Warum? Zum einen seien da die Herausforderungen, die die Kommunen schon jetzt schultern müssten. Welge skizziert das am Beispiel ihrer Stadt: "Wir tragen seit der Corona-Krise die sogenannten coronabedingten Schäden, jetzt die sogenannten kriegsbedingten Schäden und dann anschließend auch noch die energiepolitisch bedingten Schäden auf neue Rechnung vor. Das heißt, wir belasten zukünftige Generationen mit den Kosten, die wir jetzt schon nicht mehr abbilden können."

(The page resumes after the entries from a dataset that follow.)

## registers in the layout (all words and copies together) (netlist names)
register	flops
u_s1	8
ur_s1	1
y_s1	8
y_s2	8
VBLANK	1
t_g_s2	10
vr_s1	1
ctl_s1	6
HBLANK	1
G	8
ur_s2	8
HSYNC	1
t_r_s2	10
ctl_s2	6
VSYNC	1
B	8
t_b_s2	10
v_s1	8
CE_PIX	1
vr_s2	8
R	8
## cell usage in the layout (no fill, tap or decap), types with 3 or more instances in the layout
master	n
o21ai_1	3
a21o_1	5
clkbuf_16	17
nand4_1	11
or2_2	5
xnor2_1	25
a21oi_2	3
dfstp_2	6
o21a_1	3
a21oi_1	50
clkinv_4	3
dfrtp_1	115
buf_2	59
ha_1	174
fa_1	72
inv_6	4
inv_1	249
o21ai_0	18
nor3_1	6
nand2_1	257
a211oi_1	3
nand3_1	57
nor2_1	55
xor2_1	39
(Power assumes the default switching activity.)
==> config.mk <==
export PLATFORM = sky130hd
export DESIGN_NAME = mem_access_stage
export DESIGN_NICKNAME = d
export VERILOG_FILES = /design/src/rtl/mips_mem_pkg.sv /design/src/rtl/mem_lane_align.sv /design/src/rtl/mem_access_stage.sv
export SDC_FILE = /design/constraint.sdc
export NUM_CORES = 1
export LEC_CHECK = 0
export ABC_AREA = 1
export ABC_CLOCK_PERIOD_IN_PS = 2400
export CELL_PAD_IN_SITES_DETAIL_PLACEMENT = 1
export CELL_PAD_IN_SITES_GLOBAL_PLACEMENT = 2
export CORE_MARGIN = 2
export CORE_UTILIZATION = 23
export DETAILED_ROUTE_END_ITERATION = 7
export PLACE_DENSITY = 0.95
export SYNTH_ARGS = -nofsm -noshare
export SYNTH_HDL_FRONTEND = slang
export SYNTH_SLANG_ARGS = --single-unit
==> constraint.sdc <==
create_clock -name clk -period 2.4 [get_ports clk]
set_input_delay 0.6 -clock clk [delete_from_list [all_inputs] [get_ports clk]]
set_output_delay 0.6 -clock clk [all_outputs]
set_load 0.01 [all_outputs]
==> src/rtl/mips_mem_pkg.sv <==
`default_nettype none
// ============================================================================
// Package     : mips_mem_pkg
// Description : Shared encodings for the MIPS load/store (memory access)
//               stage. It holds the access-size codes, the FSM state
//               encoding, the full byte-enable constant, and a helper that
//               classifies an address/size pair as misaligned.
// Revision    : 1.0  initial release
// ============================================================================
package mips_mem_pkg;

  // Access size, taken from the instruction's mem_size field
  localparam logic [1:0] SZ_BYTE = 2'b00;
  localparam logic [1:0] SZ_HALF = 2'b01;
  localparam logic [1:0] SZ_WORD = 2'b10;
  localparam logic [1:0] SZ_RSVD = 2'b11;

  // Access sequencer states
  typedef enum logic [1:0] {
    ST_IDLE = 2'd0,
    ST_BUS  = 2'd1,
    ST_DONE = 2'd2
  } state_t;

  localparam logic [3:0] BE_ALL = 4'b1111;

  // The reserved size code is treated as a misaligned access, so that it
  // never reaches the bus.
  function automatic logic is_misaligned(input logic [1:0] size,
                                         input logic [1:0] off);
    logic bad;
    bad = 1'b0;
    case (size)
      SZ_BYTE: bad = 1'b0;
      SZ_HALF: bad = off[0];
      SZ_WORD: bad = |off;
      default: bad = 1'b1;
    endcase
    return bad;
  endfunction

endpackage
`default_nettype wire

==> src/rtl/mem_lane_align.sv <==
`default_nettype none
// ============================================================================
// Module      : mem_lane_align
// Description : Purely combinational byte-lane steering for the load/store
//               stage. The store path produces byte enables and
//               lane-replicated write data. The load path picks the
//               addressed lane out of a little-endian bus word and sign- or
//               zero-extends it to 32 bits.
// Ports       : st_size, st_off, st_wdata -> st_be, st_data   (store path)
//               ld_size, ld_unsigned, ld_off, ld_rdata -> ld_data (load path)
// Revision    : 1.0  initial release
// ============================================================================
module mem_lane_align
  import mips_mem_pkg::*;
(
  input  logic [1:0]  st_size,
  input  logic [1:0]  st_off,
  input  logic [31:0] st_wdata,
  output logic [3:0]  st_be,
  output logic [31:0] st_data,
  input  logic [1:0]  ld_size,
  input  logic        ld_unsigned,
  input  logic [1:0]  ld_off,
  input  logic [31:0] ld_rdata,
  output logic [31:0] ld_data
);

  logic [7:0]  byte_lane;
  logic [15:0] half_lane;

  // Store path. Narrow data is replicated across lanes, so the memory only
  // needs the byte enables to pick the right bytes.
  always_comb begin
    st_be   = 4'b0000;
    st_data = st_wdata;
    case (st_size)
      SZ_BYTE: begin
        st_be   = 4'b0001 << st_off;
        st_data = {4{st_wdata[7:0]}};
      end
      SZ_HALF: begin
        st_be   = st_off[1] ? 4'b1100 : 4'b0011;
        st_data = {2{st_wdata[15:0]}};
      end
      SZ_WORD: begin
        st_be   = BE_ALL;
        st_data = st_wdata;
      end
      default: begin
        st_be   = 4'b0000;
        st_data = st_wdata;
      end
    endcase
  end

  // Load path
  always_comb begin
    byte_lane = ld_rdata[7:0];
    case (ld_off)
      2'd0:    byte_lane = ld_rdata[7:0];
      2'd1:    byte_lane = ld_rdata[15:8];
      2'd2:    byte_lane = ld_rdata[23:16];
      default: byte_lane = ld_rdata[31:24];
    endcase
    half_lane = ld_off[1] ? ld_rdata[31:16] : ld_rdata[15:0];

    ld_data = 32'd0;
    case (ld_size)
      SZ_BYTE: ld_data = {{24{~ld_unsigned & byte_lane[7]}}, byte_lane};
      SZ_HALF: ld_data = {{16{~ld_unsigned & half_lane[15]}}, half_lane};
      SZ_WORD: ld_data = ld_rdata;   // sign mode is irrelevant for words
      default: ld_data = 32'd0;
    endcase
  end

endmodule
`default_nettype wire

==> src/rtl/mem_access_stage.sv <==
`default_nettype none
// ============================================================================
// Module      : mem_access_stage
// Description : MIPS load/store stage. It takes the ALU result as the
//               effective address and rt as the store data. Each legal
//               access runs on a req/ack data bus of variable latency, and
//               the core is stalled until the access completes. Load
//               results are lane-aligned and extended before write-back.
// Ports       : clk, rst (sync, active-high)
//               core side : mem_read, mem_write, mem_size, load_unsigned,
//                           addr, wdata -> rdata_out, stall, misalign, bus_err
//               bus side  : bus_req, bus_we, bus_addr, bus_be, bus_wdata,
//                           bus_rdata, bus_ack
// Config      : define MEM_TIMEOUT_EN to abort a bus access that gets no
//               ack within TIMEOUT_CYCLES cycles. An abort pulses bus_err.
//               Without this macro, the stage waits for an ack with no
//               limit and bus_err is constant 0.
// Revision    : 1.0  initial release
// ============================================================================
module mem_access_stage
  import mips_mem_pkg::*;
#(
  parameter int ADDR_W         = 32,
  parameter int TIMEOUT_CYCLES = 16
) (
  input  logic              clk,
  input  logic              rst,
  input  logic              mem_read,
  input  logic              mem_write,
  input  logic [1:0]        mem_size,
  input  logic              load_unsigned,
  input  logic [ADDR_W-1:0] addr,
  input  logic [31:0]       wdata,
  output logic [31:0]       rdata_out,
  output logic              stall,
  output logic              misalign,
  output logic              bus_err,
  output logic              bus_req,
  output logic              bus_we,
  output logic [ADDR_W-1:0] bus_addr,
  output logic [3:0]        bus_be,
  output logic [31:0]       bus_wdata,
  input  logic [31:0]       bus_rdata,
  input  logic              bus_ack
);

  state_t      state;
  logic [1:0]  lat_size;
  logic        lat_unsigned;
  logic [1:0]  lat_off;

  logic        access;
  logic        bad_addr;
  logic        legal;
  logic [3:0]  st_be;
  logic [31:0] st_data;
  logic [31:0] ld_data;

  assign access   = mem_read | mem_write;
  assign bad_addr = is_misaligned(mem_size, addr[1:0]);
  assign legal    = access & ~bad_addr;
  assign misalign = access & bad_addr;

  // The stall is raised in the IDLE cycle itself. This keeps the PC from
  // advancing before the access has been captured.
  assign stall = ((state == ST_IDLE) && legal) || (state == ST_BUS);

  // The store path works on the live instruction, because it is captured
  // on entry to BUS. The load path works on the captured attributes,
  // because the data arrives several cycles later.
  mem_lane_align u_align (
    .st_size     (mem_size),
    .st_off      (addr[1:0]),
    .st_wdata    (wdata),
    .st_be       (st_be),
    .st_data     (st_data),
    .ld_size     (lat_size),
    .ld_unsigned (lat_unsigned),
    .ld_off      (lat_off),
    .ld_rdata    (bus_rdata),
    .ld_data     (ld_data)
  );

`ifdef MEM_TIMEOUT_EN
  localparam int CNT_W = $clog2(TIMEOUT_CYCLES + 1);
  logic [CNT_W-1:0] wait_cnt;
  logic             err_q;
  assign bus_err = err_q;
`else
  logic unused_timeout_cfg;
  assign unused_timeout_cfg = ^TIMEOUT_CYCLES;
  assign bus_err = 1'b0;
`endif

  always_ff @(posedge clk) begin
    if (rst) begin
      state        <= ST_IDLE;
      rdata_out    <= 32'd0;
      bus_req      <= 1'b0;
      bus_we       <= 1'b0;
      bus_addr     <= '0;
      bus_be       <= 4'b0000;
      bus_wdata    <= 32'd0;
      lat_size     <= SZ_BYTE;
      lat_unsigned <= 1'b0;
      lat_off      <= 2'b00;
`ifdef MEM_TIMEOUT_EN
      wait_cnt     <= '0;
      err_q        <= 1'b0;
`endif
    end else begin
`ifdef MEM_TIMEOUT_EN
      err_q <= 1'b0;
`endif
      case (state)
        ST_IDLE: begin
          if (legal) begin
            bus_req      <= 1'b1;
            bus_we       <= mem_write;   // a write wins over a read
            bus_addr     <= {addr[ADDR_W-1:2], 2'b00};
            bus_be       <= st_be;
            bus_wdata    <= st_data;
            lat_size     <= mem_size;
            lat_unsigned <= load_unsigned;
            lat_off      <= addr[1:0];
`ifdef MEM_TIMEOUT_EN
            wait_cnt     <= '0;
`endif
            state        <= ST_BUS;
          end
        end
        ST_BUS: begin
          // An ack takes priority, even in the cycle where the limit is hit
          if (bus_ack) begin
            if (!bus_we) begin
              rdata_out <= ld_data;
            end
            bus_req <= 1'b0;
            state   <= ST_DONE;
          end
`ifdef MEM_TIMEOUT_EN
          else if (wait_cnt == CNT_W'(TIMEOUT_CYCLES - 1)) begin
            err_q   <= 1'b1;
            bus_req <= 1'b0;
            state   <= ST_DONE;
          end else begin
            wait_cnt <= wait_cnt + 1'b1;
          end
`endif
        end
        ST_DONE: begin
          // The core retires the instruction here, so never re-issue it
          state <= ST_IDLE;
        end
        default: begin
          bus_req <= 1'b0;
          state   <= ST_IDLE;
        end
      endcase
    end
  end

endmodule
`default_nettype wire
File: config.mk
export PLATFORM = sky130hd
export DESIGN_NAME = hfrv_trace_buffer_flat
export DESIGN_NICKNAME = d
export VERILOG_FILES = /design/src/rtl/hfrv_trace_buffer_if.sv /design/src/rtl/hfrv_trace_buffer.sv /design/src/flat_wrapper.sv
export SDC_FILE = /design/constraint.sdc
export NUM_CORES = 2
export LEC_CHECK = 0
export BUFFER_PORTS_ARGS = -buffer_cell sky130_fd_sc_hd__buf_2
export CORE_MARGIN = 1.5
export CORE_UTILIZATION = 55
export DETAILED_ROUTE_END_ITERATION = 8
export PLACE_DENSITY = 0.78
export SKIP_CTS_REPAIR_TIMING = 1
export SLEW_MARGIN = 0
export SYNTH_ARGS = -nofsm -noshare
export SYNTH_HDL_FRONTEND = slang
export SYNTH_SLANG_ARGS = --single-unit
File: constraint.sdc
create_clock -name clk -period 5.3 [get_ports clk]
set_input_delay 0.53 -clock clk [delete_from_list [all_inputs] [get_ports clk]]
set_output_delay 0.53 -clock clk [all_outputs]
set_load 0.005 [all_outputs]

Große Unsicherheit bei Finanzplanung

Und wie geht es weiter? Niemand wisse, wie die weltpolitische Lage im kommenden Jahr aussehe, sagt Welge. Und auch für Ende März könne das niemand vorhersagen. Bis dahin soll die Tarifvereinbarung stehen: "Zum zweiten haben wir heute von kommunaler Seite oder auch aus der Sicht der jeweiligen Arbeitnehmer und der Bürger noch keine verbindliche Ableitung, wie sich die entsprechenden Maßnahmen zur Dämpfung der Gaspreise auswirken."

Und wie entwickelt sich die Inflation tatsächlich? Vieles deute zwar auf eine zweistellige Wachstumsrate hin, sagt Welge. Es gebe aber auch durchaus Gegenthesen. Mit Gewissheit sagen kann man das nicht. Aber auch andere Faktoren tragen dazu bei, dass die Finanzplanung der Kommunen auf wackeligen Beinen steht.

René Geißler, Experte für kommunale Finanzen und Professor an der Technischen Hochschule Wildau, spricht sogar von einer sehr großen Unsicherheit in der Haushaltsplanung: "Eben weil man nicht weiß – Inflation, Rezession und Energiepreise – mit welchen Zahlen man eigentlich seinen Haushalt schnüren soll. Und umso weniger kann man jetzt mit einer so hohen Tarifforderung von den Gewerkschaften umgehen."

Kommunen halten Forderung für "unrealisierbar"

Hoch sei die Forderung allemal, sagt Geißler. In den vergangenen 20 Jahren habe es nichts in dieser Größenordnung gegeben. Vor diesem Hintergrund hatten die kommunalen Arbeitgeber die Forderung als "unrealisierbar" abgetan und erklärt, die Kommunen wären nicht mehr handlungsfähig, sollten die darauf eingehen. Finanzexperte Geißler glaubt das nicht und spricht von den üblichen Ritualen vor Tarifverhandlungen: "Die Gewerkschaften argumentieren mit der Kaufkraft ihrer Beschäftigten, die Arbeitgeber mit der Existenzfähigkeit ihrer Kommunen. Beides ist ein Stück weit übertrieben. Natürlich wären die Kommunen noch handlungsfähig, auch mit 10 oder 15 Prozent Lohnerhöhung."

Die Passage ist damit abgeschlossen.